Corcoran reiterated DeSantis’ position that parents should be able to decide whether children wear masks.
“There is no room for error or leniency when it comes to ensuring compliance with policies that allow parents and guardians to make health and educational choices for their children,” Corcoran wrote.
Corcoran addressed his letters to Leon County Superintendent Rocky Hanna, Leon County School Board Chairwoman Georgia “Joy” Bowen, Alachua County Superintendent Carlee Simon and Alachua County School Board Chairwoman Leanetta McNealy.
The only difference between Corcoran’s two letters was a deadline for the districts to provide written responses “documenting how your district is complying” with the Department of Health rule. For Alachua, that deadline was 5 p.m. Tuesday; for Leon, it is 5 p.m. Wednesday.
“Depending on the facts presented, I may recommend to the State Board of Education that the department withhold funds in an amount equal to the salaries for the superintendent and all the members of the school board,” Corcoran said.

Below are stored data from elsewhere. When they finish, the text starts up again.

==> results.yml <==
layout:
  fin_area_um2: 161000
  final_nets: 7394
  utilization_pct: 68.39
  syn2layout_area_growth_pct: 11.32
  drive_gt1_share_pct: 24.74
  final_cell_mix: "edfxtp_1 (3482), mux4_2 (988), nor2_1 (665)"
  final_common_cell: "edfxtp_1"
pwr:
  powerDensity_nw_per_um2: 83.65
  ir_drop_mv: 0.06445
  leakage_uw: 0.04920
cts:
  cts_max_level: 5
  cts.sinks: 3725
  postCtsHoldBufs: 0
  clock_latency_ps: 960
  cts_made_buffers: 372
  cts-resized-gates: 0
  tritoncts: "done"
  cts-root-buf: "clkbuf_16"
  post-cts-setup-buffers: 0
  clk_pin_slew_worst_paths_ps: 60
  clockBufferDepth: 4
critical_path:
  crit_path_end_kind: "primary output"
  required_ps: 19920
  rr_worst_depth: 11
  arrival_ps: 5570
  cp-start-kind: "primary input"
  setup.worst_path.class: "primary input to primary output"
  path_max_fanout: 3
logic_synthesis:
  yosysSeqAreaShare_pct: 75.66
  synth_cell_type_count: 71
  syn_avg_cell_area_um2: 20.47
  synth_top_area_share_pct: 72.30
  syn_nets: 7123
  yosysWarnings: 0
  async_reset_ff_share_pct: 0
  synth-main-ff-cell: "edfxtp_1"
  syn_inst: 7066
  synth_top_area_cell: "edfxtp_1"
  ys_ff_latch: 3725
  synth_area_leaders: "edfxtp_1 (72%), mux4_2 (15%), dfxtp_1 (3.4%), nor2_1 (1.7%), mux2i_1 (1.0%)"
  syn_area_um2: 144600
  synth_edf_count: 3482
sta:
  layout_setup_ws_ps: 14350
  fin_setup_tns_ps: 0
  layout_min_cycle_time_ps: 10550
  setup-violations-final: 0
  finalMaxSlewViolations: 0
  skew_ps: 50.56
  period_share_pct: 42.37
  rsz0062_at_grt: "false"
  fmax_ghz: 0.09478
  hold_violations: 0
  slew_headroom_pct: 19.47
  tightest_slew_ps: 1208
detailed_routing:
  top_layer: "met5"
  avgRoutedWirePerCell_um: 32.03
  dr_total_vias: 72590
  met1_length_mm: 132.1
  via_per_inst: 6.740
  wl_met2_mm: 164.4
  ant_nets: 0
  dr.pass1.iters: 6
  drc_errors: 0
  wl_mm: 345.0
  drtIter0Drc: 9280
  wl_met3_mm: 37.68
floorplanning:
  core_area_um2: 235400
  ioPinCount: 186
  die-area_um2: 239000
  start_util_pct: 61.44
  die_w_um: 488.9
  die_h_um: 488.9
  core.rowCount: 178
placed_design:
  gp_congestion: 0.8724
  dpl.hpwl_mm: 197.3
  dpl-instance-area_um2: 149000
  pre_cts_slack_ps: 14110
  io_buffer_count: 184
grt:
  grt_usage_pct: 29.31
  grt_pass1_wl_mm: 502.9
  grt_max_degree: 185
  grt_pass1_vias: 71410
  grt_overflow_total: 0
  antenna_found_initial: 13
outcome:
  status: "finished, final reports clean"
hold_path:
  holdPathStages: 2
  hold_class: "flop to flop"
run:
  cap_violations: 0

McNealy called Corcoran’s letter to Alachua school officials “threatening” but said during an online news conference hosted by the Florida Democratic Party that the district doesn’t plan to change course.
“We will not switch. I can only speak from my position, I am not going to switch, and I have three other colleagues who sit with me (on the board). I think just from my gut feeling, and from what the surge and spike (in COVID-19 cases) is in Alachua County, I don’t see any of them wanting to switch as well,” McNealy said.
Before the press conference formally began, participants talked about DeSantis and Corcoran threatening to withhold salaries, and McNealy responded, “let them go right ahead.”
Asked by The News Service of Florida whether the Leon County schools would reverse course on requiring doctors’ notes after Corcoran’s letter, district spokesman Chris Petley said Tuesday afternoon the district did not have a statement on the matter.
Meanwhile Tuesday, the Broward County School Board voted to require masks for students, despite the threat to school officials' salaries. The school year is set to begin Wednesday in Broward.
Corcoran’s letters came a day after a DeSantis spokeswoman said the State Board of Education would pursue penalties against school officials, rather than the overall districts, “as a narrowly tailored means to address the decision-makers who led to the violation of law.”
DeSantis’ political adversaries defended local school officials Tuesday.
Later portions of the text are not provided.